Data for this task:
[config.mk]
export PLATFORM = sky130hd
export DESIGN_NAME = gs_csr
export DESIGN_NICKNAME = d
export VERILOG_FILES = /design/src/gs_pkg.sv /design/src/gs_csr.sv
export SDC_FILE = /design/constraint.sdc
export NUM_CORES = 1
export LEC_CHECK = 0
export ABC_CLOCK_PERIOD_IN_PS = 8900
export BUFFER_PORTS_ARGS = -buffer_cell sky130_fd_sc_hd__buf_2
export CORE_ASPECT_RATIO = 1.2
export CORE_MARGIN = 4
export CORE_UTILIZATION = 55
export DETAILED_ROUTE_END_ITERATION = 7
export PLACE_DENSITY_LB_ADDON = 0.25
export SLEW_MARGIN = 20
export SYNTH_ARGS = -nofsm -noshare
export SYNTH_HDL_FRONTEND = slang
export SYNTH_SLANG_ARGS = --single-unit
[constraint.sdc]
create_clock -name clk_i -period 8.9 [get_ports clk_i]
set_input_delay 1.78 -clock clk_i [delete_from_list [all_inputs] [get_ports clk_i]]
set_output_delay 1.78 -clock clk_i [all_outputs]
set_load 0.02 [all_outputs]
[src/gs_pkg.sv]
/*
  shared widths, request address map and encodings of the gather-scatter tile
  imported by every design module and by the testbench
*/
package gs_pkg;

  localparam int data_width_lp = 32;
  localparam int req_addr_width_lp = 10;
  localparam int dmem_els_lp = 256;
  localparam int dmem_addr_width_lp = 8;
  localparam int len_width_lp = 9;
  localparam int src_width_lp = 4;
  localparam int wakeup_addr_width_lp = 10;
  localparam int id_els_lp = 8;
  localparam int id_width_lp = 3;

  // request word addresses
  localparam logic [req_addr_width_lp-1:0] run_addr_lp = 10'h000;
  localparam logic [req_addr_width_lp-1:0] len_addr_lp = 10'h001;
  localparam logic [req_addr_width_lp-1:0] stride_addr_lp = 10'h002;
  localparam logic [req_addr_width_lp-1:0] base_addr_lp = 10'h003;
  // data memory window is 0x100 to 0x1ff
  localparam logic [req_addr_width_lp-1:0] dmem_base_lp = 10'h100;

  localparam logic [data_width_lp-1:0] invalid_data_lp = 32'hDEADBEEF;

  // run fsm states
  localparam logic [1:0] st_idle_lp = 2'd0;
  localparam logic [1:0] st_gather_lp = 2'd1;
  localparam logic [1:0] st_scatter_lp = 2'd2;
  localparam logic [1:0] st_wakeup_lp = 2'd3;

  typedef enum logic [1:0] {
    op_load = 2'd0,
    op_store = 2'd1,
    op_wakeup = 2'd2
  } gs_op_e;

  // request data, seen as a plain word or as a run command
  typedef union packed {
    logic [data_width_lp-1:0] raw;
    struct packed {
      logic scatter_not_gather;
      logic [data_width_lp-wakeup_addr_width_lp-2:0] rsvd;
      logic [wakeup_addr_width_lp-1:0] wakeup_addr;
    } run;
  } gs_word_u;

endpackage

[src/gs_csr.sv]
/*
  configuration registers of the engine and the remote address generator
  written from the request port while idle, read by the outbound path
*/
`timescale 1ns/1ns

module gs_csr import gs_pkg::*; (
  input  logic                            clk_i,
  input  logic                            reset_i,
  input  logic                            len_we_i,
  input  logic                            stride_we_i,
  input  logic                            base_we_i,
  input  logic                            run_we_i,
  input  gs_word_u                        req_data_i,
  input  logic [src_width_lp-1:0]         req_src_i,
  input  logic [len_width_lp-1:0]         count_i,
  input  logic                            scatter_i,
  output logic [len_width_lp-1:0]         len_o,
  output logic [data_width_lp-1:0]        remote_addr_o,
  output logic [wakeup_addr_width_lp-1:0] wakeup_addr_o,
  output logic [src_width_lp-1:0]         wakeup_tile_o
);

  logic [len_width_lp-1:0] len_r;
  logic [dmem_addr_width_lp-1:0] stride_r;
  logic [data_width_lp-1:0] base_r;
  logic [wakeup_addr_width_lp-1:0] wakeup_addr_r;
  logic [src_width_lp-1:0] wakeup_tile_r;
  logic [len_width_lp-1:0] index;
  logic [data_width_lp-1:0] offset;

  always_ff @(posedge clk_i) begin
    if (reset_i) begin
      len_r <= '0;
      stride_r <= '0;
      base_r <= '0;
    end else begin
      if (len_we_i) len_r <= req_data_i.raw[len_width_lp-1:0];
      if (stride_we_i) stride_r <= req_data_i.raw[dmem_addr_width_lp-1:0];
      if (base_we_i) base_r <= req_data_i.raw;
    end
  end

  // requester and wakeup target captured with the run command
  always_ff @(posedge clk_i) begin
    if (run_we_i) begin
      wakeup_tile_r <= req_src_i;
      wakeup_addr_r <= req_data_i.run.wakeup_addr;
    end
  end

  // scatter runs one element ahead because of the prefetch
  assign index = scatter_i ? count_i - len_width_lp'(1) : count_i;
  assign offset = data_width_lp'(index) * data_width_lp'(stride_r);
  assign remote_addr_o = base_r + offset;

  assign len_o = len_r;
  assign wakeup_addr_o = wakeup_addr_r;
  assign wakeup_tile_o = wakeup_tile_r;

endmodule

# Yosys cells after proc, flatten, opt, wreduce, memory -nomap -nowiden
# Cells that the tools add are included.
dict set report totals {
  elab_cells 9
  regBits 63
}
dict set report op_classes {
  add_sub_neg 2
  muxes 1
  multipliers 1
}
# operator n
set ops {}
lappend ops {{$add 32x17->32} 1}
lappend ops {{$mul 9x8->17} 1}
lappend ops {{$mux 9} 1}
lappend ops {{$sub 9x1->9 const B} 1}

# Depth between registers and ports, before layout
# Gate-level depths: netlist of run 1.
dict set report logic_depth {
  depth_word 4
  ltp_mapped 22
  depth_no_buf 21
}

# Least setup slack after synthesis of run 1
# OpenSTA, ideal clock, no wires.
dict set report synth_timing {
  kind {input -> output}
  from {input count_i[2]}
  to {output remote_addr_o[29]}
  t_required_ps 7120
  path_stages 20
  t_arrival_ps 6603
  slack_ps 517
  n_path_buf 0
  path_cell_list {nand2b_2 nor3_4 nand2b_2 nor4b_4 xnor2_1 nand2b_1 fa_1 inv_1 fa_1 fa_1 inv_1 fa_1 inv_1 ha_1 a21oi_1 nand2_1 o2111a_2 nor3_4 nor3_1 xor2_1}
}
dict set report synth_between {
  elab_chain_cells 4
}
# item line_no
set synth_rtl {}
lappend synth_rtl {{start, declared} gs_csr.sv:16} ;# input logic [len_width_lp-1:0] count_i,
lappend synth_rtl {{$sub 9x1->9} gs_csr.sv:53} ;# assign index = scatter_i ? count_i - len_width_lp'(1) : count_i;
lappend synth_rtl {{$mux 9 (*)} gs_csr.sv:53}
lappend synth_rtl {{$mul 9x8->17 (*)} gs_csr.sv:54} ;# assign offset = data_width_lp'(index) * data_width_lp'(stride_r);
lappend synth_rtl {{$add 32x17->32 (*)} gs_csr.sv:55} ;# assign remote_addr_o = base_r + offset;
lappend synth_rtl {{end, declared} gs_csr.sv:19} ;# output logic [data_width_lp-1:0] remote_addr_o,
# Mark *: on every way between the ends. The rest lies on a longest branch, timed or not.

# Worst setup path in the final report of run 1
dict set report layout_timing {
  from {input count_i[2]}
  to {output remote_addr_o[27]}
}
# Same word-level chain as after synthesis.

==> flow_metrics.env, run 1 <==
export IMPL_run_status="complete, no violations"
export IMPL_finalWorstSetupSlack_ps=205
export IMPL_crit_fanout=8
export IMPL_wl_met1_microns=4680
export IMPL_grt_pass1_wl_microns=21300
export IMPL_postCtsHoldBufs=0
export IMPL_globalRouteOverflowTotal=0
export IMPL_topRoutingLayerUsed="met4"
export IMPL_grt_total_usage=0.223
export IMPL_p_total_mw=1.24
export IMPL_critPathArrivalTime_ps=6920
export IMPL_clk_pin_slew_ps=60
export IMPL_synth_distinct_cells=42
export IMPL_crit_required_ps=7120
export IMPL_syn_inst=597
export IMPL_wl_met3_microns=455
export IMPL_crit_slowest_cell="fa_1"
export IMPL_routed_wl_microns=12800
export IMPL_yosysWarnings=0
export IMPL_antenna_found_initial=0
export IMPL_finalNetCount=872
export IMPL_final_layout_size_suffix_gt1_frac=0.239
export IMPL_grt_pass1_vias=4636
export IMPL_worstMarginPinSlew_ps=940
export IMPL_finalSetupViolCount=0
export IMPL_path_class="in2out"
export IMPL_portBuffers=106
export IMPL_die_y_microns=118
export IMPL_slew_viol_final=0
export IMPL_max_stage_delay_ps=540
export IMPL_worst_path_buf_inv=8
export IMPL_hold_violations=0
export IMPL_cts_tree="built"
export IMPL_path_common_cell="fa_1"
export IMPL_ys_seq_elements=63
export IMPL_min_period_ps=8700
export IMPL_initial_core_util=0.561
export IMPL_clockRootBuffer="clkbuf_16"
export IMPL_fmax_mhz=115
export IMPL_cts_buffers=9
export IMPL_viasPerCell=5.19
export IMPL_h_tree_depth=3
export IMPL_clockBufferDepth=2
export IMPL_grt_max_degree=50
export IMPL_synth_nets=749
export IMPL_antenna_diode_count=0
export IMPL_cp_start_kind="input port"
export IMPL_post_dp_hpwl_microns=10300
export IMPL_drt_iter0_drc=174
export IMPL_min_path_type="reg2reg"
export IMPL_first_pass_iters=4
export IMPL_clkSinkCount=63
export IMPL_final_core_util=0.690
export IMPL_met2_length_microns=7340
export IMPL_hold_ws_ps=489
export IMPL_cp_end_kind="output port"
export IMPL_postRouteAntennaNets=0
export IMPL_avgSynthCellArea_sq_um=9.36
export IMPL_dp_slack_ps=-3.06
export IMPL_die_area_sq_um=11800
export IMPL_period_share=0.977
export IMPL_vias=4416
export IMPL_coreArea_sq_um=9960
export IMPL_cp_top_family="adder cells"
export IMPL_final_cell_mix="104 x inv_1, 104 x buf_2, 59 x nor2_1"
export IMPL_fp_dieW_microns=100
export IMPL_yosysSeqAreaShare=0.251
export IMPL_wire_per_inst_microns=15.0
export IMPL_pwr_density_cell_nw_per_um2=180
export IMPL_synthToLayoutAreaGrowth_pct=23.1
export IMPL_netlist_area_sq_um=5590
export IMPL_clk_latency_ps=330
export IMPL_peakVddDrop_v=0.000176
export IMPL_rsz0062_at_grt="true"
export IMPL_num_rows=40
export IMPL_clock_skew_ps=0
export IMPL_ios=107
export IMPL_relSlewSlack=0.373
export IMPL_max_cap_viol_count=0
export IMPL_drc=0
export IMPL_gp_congestion=0.903
export IMPL_leakage_nw=3.58
-- synthesized netlist by cell type --
master    instances  area [sq um]
inv_1           106           398
nor2_1           59           221
fa_1             57          1140
dfxtp_1          49           981
mux2i_1          49           490
ha_1             43           538
nand2_1          43           161
and2_1           40           250
a21oi_1          18          90.1
xnor2_1          18           158
xor2_1           15           131
edfxtp_1         14           420
clkbuf_1          8          30.0
and3_1            7          43.8
nor2b_1           7          43.8
nand3_1           6          30.0
nand4_1           6          37.5
o21ai_0           6          30.0
nand2b_1          5          31.3
a31oi_1           4          25.0
buf_1             4          15.0
buf_2             4          20.0
nor3_1            4          20.0
o21ai_1           3          15.0
a21o_1            2          15.0
nand2b_2          2          17.5
nor3_4            2          32.5
o21bai_1          2          15.0
a21bo_2           1          10.0
a21boi_1          1          7.51
a311oi_1          1          8.76
a31oi_2           1          12.5
a32oi_1           1          8.76
nand3b_1          1          7.51
nor3_2            1          10.0
nor4_4            1          21.3
nor4b_4           1          23.8
nor4bb_4          1          25.0
o2111a_2          1          12.5
o211ai_1          1          7.51
o211ai_2          1          12.5
xor2_2            1          16.3
-- metal layers --
metal	vias to the layer above	GRT usage
li1	2132	-
met1	2165	0.245
met2	94	0.425
met3	25	0.0407
met4	0	0.0716
met5	-	0
-- power breakdown --
group / internal (mW) / total (mW) / leakage, nW / switching [mW]
combinational: 0.214 / 0.498 / 2.86 / 0.284
sequential: 0.311 / 0.327 / 0.542 / 0.0161
clock: 0.278 / 0.413 / 0.173 / 0.136
total: 0.803 / 1.24 / 3.58 / 0.436
-- worst reg2reg max path, stage by stage (launching register included) --
cell and delay [ps]:
dfxtp_1 590, mux2i_1 130, nor2_1 100
-- worst paths after layout --
| kind | from | endpoint | slack (ps) | cells past startpoint |
|---|---|---|---|---|
| worst max-delay path | count_i[2] | remote_addr_o[27] | 200 | 25 |
| worst min-delay path | len_o[2]$_SDFFE_PP0P_ | len_o[2]$_SDFFE_PP0P_ | 490 | 2 |
| worst max register to register | stride_r[1]$_SDFFE_PP0P_ | stride_r[1]$_SDFFE_PP0P_ | 8010 | 2 |
| worst min register to register | len_o[2]$_SDFFE_PP0P_ | len_o[2]$_SDFFE_PP0P_ | 490 | 2 |
-- layout make-up --
cell class | instances | area (sq um)
well taps | 126 | 158
flip-flops and latches | 63 | 1400
fillers | 793 | 3080
repair buffers | 128 | 717
multi-input cells | 412 | 3850
clock buffers | 9 | 225
inverters | 106 | 398
clock inverters | 7 | 128
-- repair_timing --
item | 4_1_cts | 5_1_grt
endpoints found under the hold margin | 0 | 0
pin swaps | 1 | 22
gates resized for setup | 0 | 23
endpoints found under the setup margin | 1 | 17
buffers inserted | 1 | 5
-- kinds of logic (layout without fill, tap and decap cells) --
| logic type | Yosys count | after routing | share of synthesized area |
|---|---|---|---|
| simple gates | 186 | 186 | 0.175 |
| buf+inv | 122 | 250 | 0.0829 |
| fa+ha+maj | 100 | 100 | 0.301 |
| flops | 63 | 63 | 0.251 |
| mux | 49 | 49 | 0.0878 |
| compound gates | 43 | 43 | 0.0484 |
| xor+xnor | 34 | 34 | 0.0546 |
-- state kept, by name, indices dropped and copies added, names as in the netlist --
signal,cells
len_o,9
base_r,32
stride_r,8
wakeup_tile_o,4
wakeup_addr_o,10
-- through the flow --
| stage | cells | cell area [sq um] | TNS [ps] |
|---|---|---|---|
| finish | 851 | 6880 | 0 |
| global route | 851 | 6880 | -166 |
| CTS | 846 | 6700 | -0.166 |
| detailed placement | 829 | 6330 | -3.06 |
| global placement | 829 | 6330 | 0 |
| floorplan | 597 | 5590 | 0 |
No activity file was read; power rests on OpenSTA's default activity.
==> run 2: changes to the inputs <==
ABC_CLOCK_PERIOD_IN_PS = 7800   (was 8900)
CORE_UTILIZATION = 51   (was 55)
clock period = 7.8 ns   (was 8.9 ns; I/O delays follow)
==> run 2 against run 1 <==
  * The flow now finishes with violations (setup timing)
  * Sequential cell count is the same
  * Sequential share of layout area decreased by 2.4 points
  * Count of clock-buffer cells in the layout unchanged
  * Core utilization is 4.3 points higher
  * Cell area up 13%
  * Combinational power grew 46%
  * Largest cell class unchanged
  * Highest routed layer unchanged
==> flow_metrics.env, run 2 (synthesized netlist as in run 1, its figures left out) <==
export IMPL_critPathArrivalTime_ps=6630
export IMPL_first_pass_iters=4
export IMPL_coreArea_sq_um=10600
export IMPL_max_cap_viol_count=0
export IMPL_min_path_type="reg2reg"
export IMPL_cts_buffers=9
export IMPL_grt_total_usage=0.225
export IMPL_die_area_sq_um=12700
export IMPL_wire_per_inst_microns=15.0
export IMPL_max_stage_delay_ps=560
export IMPL_cp_start_kind="input port"
export IMPL_hold_violations=0
export IMPL_crit_fanout=5
export IMPL_post_dp_hpwl_microns=10300
export IMPL_hold_ws_ps=490
export IMPL_rsz0062_at_grt="true"
export IMPL_leakage_nw=4.03
export IMPL_hold_path_cell_count=2
export IMPL_run_status="finished with violations"
export IMPL_grt_util_met2=0.432
export IMPL_drt_iter0_drc=222
export IMPL_worstMarginPinSlew_ps=949
export IMPL_num_rows=41
export IMPL_h_tree_depth=3
export IMPL_final_cell_mix="93 x inv_1, 86 x buf_4, 81 x buf_2"
export IMPL_antenna_diode_count=0
export IMPL_crit_required_ps=6240
export IMPL_slew_viol_final=0
export IMPL_dp_cells=874
export IMPL_grt_busiest_layer="met2"
export IMPL_grt_pass1_wl_microns=23400
export IMPL_antenna_found_initial=0
export IMPL_finalSetupViolCount=22
export IMPL_met1_usage=0.251
export IMPL_path_class="in2out"
export IMPL_postRouteAntennaNets=0
export IMPL_fin_cells=915
export IMPL_crit_chain="buf_6, nand2b_4, nor3_4, nand2b_4, nor4_4, xor2_2, buf_4, nand2_2, fa_1, inv_2, fa_1, fa_1, fa_1, ha_4, buf_4, a21oi_4, o211ai_2, buf_6, a31oi_4, o21ai_4, a31oi_2, xnor2_1, buf_4"
export IMPL_gp_congestion=0.894
export IMPL_vias=4684
export IMPL_clock_skew_ps=0
export IMPL_ff2ff_path_depth=2
export IMPL_clkSinkCount=63
export IMPL_clk_latency_ps=330
export IMPL_finalNetCount=933
export IMPL_worst_path_buf_inv=6
export IMPL_grt_max_degree=50
export IMPL_initial_core_util=0.526
export IMPL_grt_pass1_vias=5167
export IMPL_clockRootBuffer="clkbuf_16"
export IMPL_portBuffers=106
export IMPL_crit_slowest_cell="fa_1"
export IMPL_die_y_microns=123
export IMPL_period_share=1.05
export IMPL_pwr_density_cell_nw_per_um2=197
export IMPL_peakVddDrop_v=0.000183
export IMPL_fp_dieW_microns=104
export IMPL_viasPerCell=5.12
export IMPL_worst_path_stages=23
export IMPL_fmax_mhz=122
export IMPL_routed_wl_microns=13700
export IMPL_largest_reg_flops=32
export IMPL_ios=107
export IMPL_path_common_cell="fa_1"
export IMPL_violations="setup timing"
export IMPL_drc=0
export IMPL_postCtsHoldBufs=0
export IMPL_cts_tree="built"
export IMPL_final_layout_size_suffix_gt1_frac=0.379
export IMPL_cp_top_family="adder cells"
export IMPL_synthToLayoutAreaGrowth_pct=39.3
export IMPL_top_register="base_r"
export IMPL_min_period_ps=8190
export IMPL_clk_pin_slew_ps=60
export IMPL_use_met3=0.0342
export IMPL_globalRouteOverflowTotal=0
export IMPL_final_common_cell="inv_1"
export IMPL_worst_r2r_setup_slack_ps=6820
export IMPL_relSlewSlack=0.368
export IMPL_cp_end_kind="output port"
export IMPL_finalWorstSetupSlack_ps=-388
export IMPL_clockBufferDepth=2
run 2: changes by cell type in the layout (fill, tap and decap cells not counted), sizes merged:
cell      before  now
buf          128  189
clkinv         1    2
bufinv         3    2
inv          109  108
clkinvlp       0    1
run 2: what timing repair did:
| item | 4_1_cts | 5_1_grt |
|---|---|---|
| buffers inserted | 17 | 10 |
| resized for setup | 68 | 49 |
| pin swaps | 62 | 32 |
| endpoints found under the setup margin | 23 | 24 |
run 2: final cells by class:
type	instances	area, sq um
well taps	129	161
repair buffers	189	1310
flip-flops and latches	63	1400
multi-input cells	412	4190
clock buffers	9	225
fillers	800	2840
clock inverters	7	103
inverters	106	398
run 2: path summary, 6_finish.rpt:
check,endpoint,startpoint
setup / recovery,remote_addr_o[18],count_i[2]
hold / removal,len_o[5]$_SDFFE_PP0P_,len_o[5]$_SDFFE_PP0P_
setup reg to reg,stride_r[0]$_SDFFE_PP0P_,stride_r[0]$_SDFFE_PP0P_
hold reg to reg,len_o[5]$_SDFFE_PP0P_,len_o[5]$_SDFFE_PP0P_
run 2: metal layers:
metal / vias to the layer above / routed length, microns
li1: 2247 / -
met1: 2289 / 5380
met2: 118 / 7470
met3: 30 / 531
met4: 0 / 343
met5: - / 0
run 2: per-stage QoR:
step	setup slack (ps)	power (mW)	utilization	setup TNS, ps	cell area [sq um]
2_1_floorplan	-2.38	0.742	-	-2.38	5730
3_3_place_gp	-361	0.946	0.641	-5000	6810
3_5_place_dp	-472	0.959	0.641	-6830	6810
4_1_cts	-300	1.48	0.710	-3120	7540
5_1_grt	-584	1.64	0.733	-10450	7780
6_report	-388	1.54	0.733	-5820	7780
run 2: worst register-to-register path, stage by stage, from the launching register on:
cell,delay (ps)
dfxtp_1,640
mux2i_1,150
nor2_1,130
run 2: where the power goes:
part | switching [mW] | total, mW | leakage [nW] | internal [mW]
registers | 0.0205 | 0.376 | 0.542 | 0.355
clock network | 0.154 | 0.436 | 0.157 | 0.283
logic | 0.368 | 0.725 | 3.33 | 0.356
total | 0.543 | 1.54 | 4.03 | 0.994
==> run 3: changes to the inputs <==
ABC_CLOCK_PERIOD_IN_PS = 8600   (was 7800)
CORE_UTILIZATION = 55   (was 51)
clock period = 8.6 ns   (was 7.8 ns; I/O delays follow)
==> run 3 against run 2 <==
  * The run now ends clean
  * Die area down 6.8%
  * Highest routed layer unchanged
  * Routed wire length down 6.4%
  * Clock power down 18%
==> flow_metrics.env, run 3 (synthesized netlist as in run 1, its figures left out) <==
export IMPL_run_status="complete, no violations"
export IMPL_worstReg2RegEnd="stride_r[0]$_SDFFE_PP0P_"
export IMPL_comb_power_share=0.436
export IMPL_viasPerCell=5.17
export IMPL_sw_frac_of_total=0.366
export IMPL_routed_wl_microns=12800
export IMPL_p_total_mw=1.23
export IMPL_r2r_start="stride_r[0]$_SDFFE_PP0P_"
export IMPL_clock_skew_ps=0
export IMPL_final_cell_mix="106 x inv_1, 96 x buf_2, 59 x nor2_1"
export IMPL_grt_pass1_vias=4557
export IMPL_hold_path_cell_count=2
export IMPL_h_tree_depth=3
export IMPL_period_share=0.996
export IMPL_post_dp_hpwl_microns=10100
export IMPL_cp_end_kind="output port"
export IMPL_finalSetupViolCount=0
export IMPL_hold_violations=0
export IMPL_synthToLayoutAreaGrowth_pct=25.0
export IMPL_worst_r2r_setup_slack_ps=7650
export IMPL_final_setup_tns_ps=0
export IMPL_antenna_found_initial=0
export IMPL_critPathArrivalTime_ps=6840
export IMPL_antenna_diode_count=0
export IMPL_p_switching_uw=451
export IMPL_fmax_mhz=117
export IMPL_die_area_sq_um=11800
export IMPL_min_from="base_r[10]$_SDFFE_PP0P_"
export IMPL_path_class="in2out"
export IMPL_ff2ff_path_depth=2
export IMPL_globalRouteOverflowTotal=0
export IMPL_first_pass_iters=4
export IMPL_peakVddDrop_v=0.000140
export IMPL_p_clk_frac=0.289
export IMPL_cp_start_kind="input port"
export IMPL_max_cap_viol_count=0
export IMPL_drc=0
export IMPL_relSlewSlack=0.369
export IMPL_num_rows=40
export IMPL_cts_tree="built"
export IMPL_fp_dieW_microns=100
export IMPL_pwr_density_cell_nw_per_um2=177
export IMPL_wire_per_inst_microns=15.0
export IMPL_final_common_cell="inv_1"
export IMPL_grt_total_usage=0.220
export IMPL_worstMarginPinSlew_ps=947
export IMPL_min_to="base_r[10]$_SDFFE_PP0P_"
export IMPL_postRouteAntennaNets=0
export IMPL_portBuffers=106
export IMPL_cts_buffers=9
export IMPL_gp_congestion=0.870
export IMPL_initial_core_util=0.561
export IMPL_leakage_nw=3.61
export IMPL_grt_max_degree=50
export IMPL_clkSinkCount=63
export IMPL_vias=4432
export IMPL_min_path_type="reg2reg"
export IMPL_die_y_microns=118
export IMPL_postCtsHoldBufs=0
export IMPL_clk_latency_ps=320
export IMPL_clk_pin_slew_ps=50
export IMPL_nFillCells=794
export IMPL_crit_fanout=5
export IMPL_p_int_uw=782
export IMPL_grt_pass1_wl_microns=21100
export IMPL_clockBufferDepth=2
export IMPL_largest_reg_flops=32
export IMPL_finalNetCount=878
export IMPL_pwr_share_seq=0.275
export IMPL_coreArea_sq_um=9960
export IMPL_rsz0062_at_grt="true"
export IMPL_ios=107
export IMPL_slew_viol_final=0
export IMPL_clockRootBuffer="clkbuf_16"
export IMPL_drt_iter0_drc=160
export IMPL_crit_required_ps=6880
export IMPL_top_register="base_r"
export IMPL_final_layout_size_suffix_gt1_frac=0.256
export IMPL_min_period_ps=8560
[run 3: cell count changes in the layout (fill, tap and decap cells not counted), moves of 5 or more]
cell,before,now
nand2_2,6,1
buf_6,21,5
xnor2_2,9,2
buf_4,86,31
nand2_1,35,41
xor2_2,8,1
a21oi_1,10,15
inv_2,13,0
xnor2_1,9,16
buf_2,81,96
xor2_1,8,15
inv_1,93,106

Brief: Transcribe the listing above line for line, from the first line to the line containing "localparam int data_width_lp = 32;", inclusive, with no other lines.

Result for this exercise:
[config.mk]
export PLATFORM = sky130hd
export DESIGN_NAME = gs_csr
export DESIGN_NICKNAME = d
export VERILOG_FILES = /design/src/gs_pkg.sv /design/src/gs_csr.sv
export SDC_FILE = /design/constraint.sdc
export NUM_CORES = 1
export LEC_CHECK = 0
export ABC_CLOCK_PERIOD_IN_PS = 8900
export BUFFER_PORTS_ARGS = -buffer_cell sky130_fd_sc_hd__buf_2
export CORE_ASPECT_RATIO = 1.2
export CORE_MARGIN = 4
export CORE_UTILIZATION = 55
export DETAILED_ROUTE_END_ITERATION = 7
export PLACE_DENSITY_LB_ADDON = 0.25
export SLEW_MARGIN = 20
export SYNTH_ARGS = -nofsm -noshare
export SYNTH_HDL_FRONTEND = slang
export SYNTH_SLANG_ARGS = --single-unit
[constraint.sdc]
create_clock -name clk_i -period 8.9 [get_ports clk_i]
set_input_delay 1.78 -clock clk_i [delete_from_list [all_inputs] [get_ports clk_i]]
set_output_delay 1.78 -clock clk_i [all_outputs]
set_load 0.02 [all_outputs]
[src/gs_pkg.sv]
/*
  shared widths, request address map and encodings of the gather-scatter tile
  imported by every design module and by the testbench
*/
package gs_pkg;

  localparam int data_width_lp = 32;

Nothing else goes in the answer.